I&#x27;m wondering if anyone can share their experience with setting up a development environment after starting at a new company.<p>The reason for this is, that I&#x27;m trying to make it as easy as possible for new people starting at our company and am wondering how other people solved this problem.<p>Thanks!
======
stephenr
While tools like vagrant, editorconfig, scripts etc can help - my suggestion
above all else would be to _document_ your standard environment.

If a tool doesn't work but you know what it was trying to achieve you can
usually get there manually. If you don't know what it was trying to do, you're
pretty much fucked.

------
twunde
1\. As stephenr says, create a document/checklist. This should include steps
on how to set up db access, vm access, installing common tools (like XCode for
Mac), etc. If there are standard HR procedures like setting up direct deposit,
instructions on how to do that too. Machine set up can be automated using
tools like Boxen.

2\. Provide application documentation and an intro to your company and
industry domain knowledge. This should be part doc and part talk.
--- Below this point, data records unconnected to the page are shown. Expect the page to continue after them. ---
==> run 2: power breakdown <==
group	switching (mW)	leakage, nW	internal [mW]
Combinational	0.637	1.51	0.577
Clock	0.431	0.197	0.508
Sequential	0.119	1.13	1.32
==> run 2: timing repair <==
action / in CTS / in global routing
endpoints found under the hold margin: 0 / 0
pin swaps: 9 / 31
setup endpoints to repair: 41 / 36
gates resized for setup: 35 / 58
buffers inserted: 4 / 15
Source: an optimization exercise on an open RTL-to-GDS flow (aim: small area). Production flows keep margins and buffers that such runs may drop.
Only simulation tests tie the RTL to the original design; equivalence was not proved.
No activity file was given, so power comes from the tool's default toggle rates.

===== flow/flow/run.sh =====
#!/bin/bash
# Own layout flow: the standard synthesis, then the combinational logic
# between the same registers is mapped again with a stronger ABC area script,
# then the standard layout from that netlist.
set -euo pipefail
HERE=$(cd "$(dirname "${BASH_SOURCE[0]}")" && pwd)
WORK=$(pwd)
R=$WORK/orfs/results/$FLOW_PLATFORM/DE10_LITE_Golden_Top/base
LIB=$FLOW_HOME/platforms/$FLOW_PLATFORM/lib/sky130_fd_sc_hd__tt_025C_1v80.lib
YOSYS=$(command -v yosys || echo "$FLOW_HOME/../tools/install/yosys/bin/yosys")

# 1. standard synthesis
bash standard.sh synth > "$WORK/log_1_synth.log" 2>&1

# 2. remap the logic around the registers
cp "$R/1_2_yosys.v" "$WORK/std_1_2_yosys.v"
"$YOSYS" -p "read_liberty -lib $LIB; read_verilog $WORK/std_1_2_yosys.v; hierarchy -top $FLOW_TOP; write_json $WORK/std.json" > "$WORK/log_2_tojson.log" 2>&1
python3 "$HERE/unmap.py" "$LIB" "$WORK/std.json" "$FLOW_TOP" "$WORK/unmapped.v" > "$WORK/log_3_unmap.log" 2>&1
# the platform's DONT_USE_CELLS
DU="-dont_use sky130_fd_sc_hd__probe_p_8 -dont_use sky130_fd_sc_hd__probec_p_8"
for c in $(grep -o 'cell ("sky130_fd_sc_hd__lpflow_[a-z0-9_]*")' "$LIB" | sed 's/cell ("\(.*\)")/\1/'); do DU="$DU -dont_use $c"; done
cat > "$WORK/reopt.ys" <<EOS
read_liberty -lib $LIB
read_verilog $WORK/unmapped.v
hierarchy -top $FLOW_TOP
proc
opt_clean
techmap
opt -fast
abc -liberty $LIB -script $HERE/strong.abc $DU
opt_clean -purge
splitnets
opt_clean -purge
hilomap -hicell sky130_fd_sc_hd__conb_1 HI -locell sky130_fd_sc_hd__conb_1 LO
insbuf -buf sky130_fd_sc_hd__buf_1 A X
opt_clean -purge
check -assert -mapped
stat -liberty $LIB
write_verilog -noattr -nohex -nodec $WORK/reopt_1_2_yosys.v
EOS
"$YOSYS" -s "$WORK/reopt.ys" > "$WORK/log_4_reopt.log" 2>&1
cp "$WORK/reopt_1_2_yosys.v" "$R/1_2_yosys.v"
touch "$R/1_2_yosys.v"

# 3. standard layout from the new netlist
bash standard.sh finish > "$WORK/log_5_layout.log" 2>&1

===== flow/flow/strong.abc =====
strash
&get -n
&deepsyn -T 40
&put
dch -f
map -a
mfs2
strash
dch -f
map -a
topo

===== flow/flow/unmap.py =====
#!/usr/bin/env python3
"""Rewrite a mapped Yosys JSON netlist as Verilog in which every
combinational cell becomes an assign of its liberty function and every
sequential cell stays an instance with its name, so that ABC can map the
logic again around the same registers.
usage: unmap.py LIB netlist.json TOP out.v"""
import json, re, sys

lib, js, top, out = sys.argv[1:5]

funcs = {}
seq = set()
cur = None
pin = None
for line in open(lib):
    m = re.match(r'\s*cell\s*\(\s*"?(\w+)"?\s*\)', line)
    if m:
        cur = m.group(1)
        funcs[cur] = {}
        pin = None
        continue
    if cur and re.match(r'\s*(ff|latch|statetable)\s*\(', line):
        seq.add(cur)
    m = re.match(r'\s*pin\s*\(\s*"?(\w+)"?\s*\)', line)
    if m:
        pin = m.group(1)
        continue
    m = re.match(r'\s*function\s*:\s*"(.*)"\s*;', line)
    if m and cur and pin:
        funcs[cur][pin] = m.group(1)

mod = json.load(open(js))['modules'][top]


def ident(n):
    if re.fullmatch(r'[A-Za-z_][A-Za-z0-9_]*', n):
        return n
    return '\\' + n + ' '


names = {}
for name, nn in mod['netnames'].items():
    bits = nn['bits']
    for i, b in enumerate(bits):
        if isinstance(b, str) or b in names:
            continue
        if len(bits) == 1:
            names[b] = ident(name)
        else:
            names[b] = ident(name) + '[%d]' % (i + nn.get('offset', 0))
# prefer port names: inputs, then the first output port bit on a net


def pref(pname, p, i):
    return ident(pname) + ('[%d]' % i if len(p['bits']) > 1 else '')


portnamed = set()
for d in ('input', 'output'):
    for pname, p in mod['ports'].items():
        if p['direction'] != d:
            continue
        for i, b in enumerate(p['bits']):
            if isinstance(b, int) and b not in portnamed:
                names[b] = pref(pname, p, i)
                portnamed.add(b)


def sig(b):
    if b == '0':
        return "1'b0"
    if b == '1':
        return "1'b1"
    if isinstance(b, str):
        return "1'b0"
    return names[b]


decl = {}
for name, nn in mod['netnames'].items():
    if name in mod['ports']:
        continue
    w = len(nn['bits'])
    off = nn.get('offset', 0)
    decl[name] = (w, off)

L = ["module %s(%s);" % (top, ', '.join(mod['ports']))]
for pname, p in mod['ports'].items():
    w = len(p['bits'])
    L.append("  %s %s%s;" % (p['direction'], '[%d:0] ' % (w - 1) if w > 1 else '', pname))
for name, (w, off) in decl.items():
    L.append("  wire %s%s;" % ('[%d:%d] ' % (w - 1 + off, off) if w > 1 else '', ident(name)))
for cname, c in mod['cells'].items():
    t = c['type']
    conn = c['connections']
    if t in seq or t not in funcs or not funcs[t]:
        pins = ', '.join('.%s(%s)' % (pn, sig(bs[0])) for pn, bs in conn.items())
        L.append("  %s %s(%s);" % (t, ident(cname), pins))
        continue
    for opin, fn in funcs[t].items():
        if opin not in conn:
            continue
        expr = re.sub(r'[A-Za-z_][A-Za-z0-9_]*', lambda m: sig(conn[m.group(0)][0]), fn)
        L.append("  assign %s = %s;" % (sig(conn[opin][0]), expr.replace('!', '~')))
for pname, p in mod['ports'].items():
    if p['direction'] != 'output':
        continue
    for i, b in enumerate(p['bits']):
        if sig(b) != pref(pname, p, i):
            L.append("  assign %s = %s;" % (pref(pname, p, i), sig(b)))
L.append("endmodule")
open(out, 'w').write('\n'.join(L) + '\n')

===== flow/standard.sh =====
#!/bin/bash
# synth_recipe.tcl (not shown) runs the flow's synth.tcl, then flattens the netlist and writes it again
# the make line also repeats each setting of config.mk as NAME=value (left out here)
make -C /OpenROAD-flow-scripts/flow DESIGN_CONFIG=/design/flow/config.mk WORK_HOME=/design/flow/orfs CLKGATE_MAP_FILE= SYNTH_SCRIPT=/design/flow/synth_recipe.tcl "${@:-finish}"

===== flow/config.mk =====
export PLATFORM = sky130hd
export DESIGN_NAME = DE10_LITE_Golden_Top
export DESIGN_NICKNAME = DE10_LITE_Golden_Top
export VERILOG_FILES = /design/flow/design.v
export SDC_FILE = /design/flow/constraint.sdc
export NUM_CORES = 4
export LEC_CHECK = 0
export CAP_MARGIN = 20
export CORE_MARGIN = 2
export CORE_UTILIZATION = 40
export SLEW_MARGIN = 20

===== flow/constraint.sdc =====
create_clock -name core_clock -period 12.0 [get_ports {ADC_CLK_10}]
set_input_delay 2.4000 -clock core_clock [delete_from_list [all_inputs] [get_ports {ADC_CLK_10}]]
set_output_delay 2.4000 -clock core_clock [all_outputs]
set_load 0.01 [all_outputs]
3\. Assign someone to be their guide for two weeks. This person should be
responsible for the small things like guiding them through application
patterns, odd questions etc.

Above all, do your best to get your new hire in the code and working even if
it's just bug fixing the first week.

Keep in mind that onboarding will have to continue to evolve as your company
scales. What worked 3 hires ago, may need to be tweaked now

------
afrancis
As many already suggested, having documentation and a "chaperone" are a great
start. On the technical front, found Docker to be a god-send for painlessly
giving a new employee their own copy of the production environment.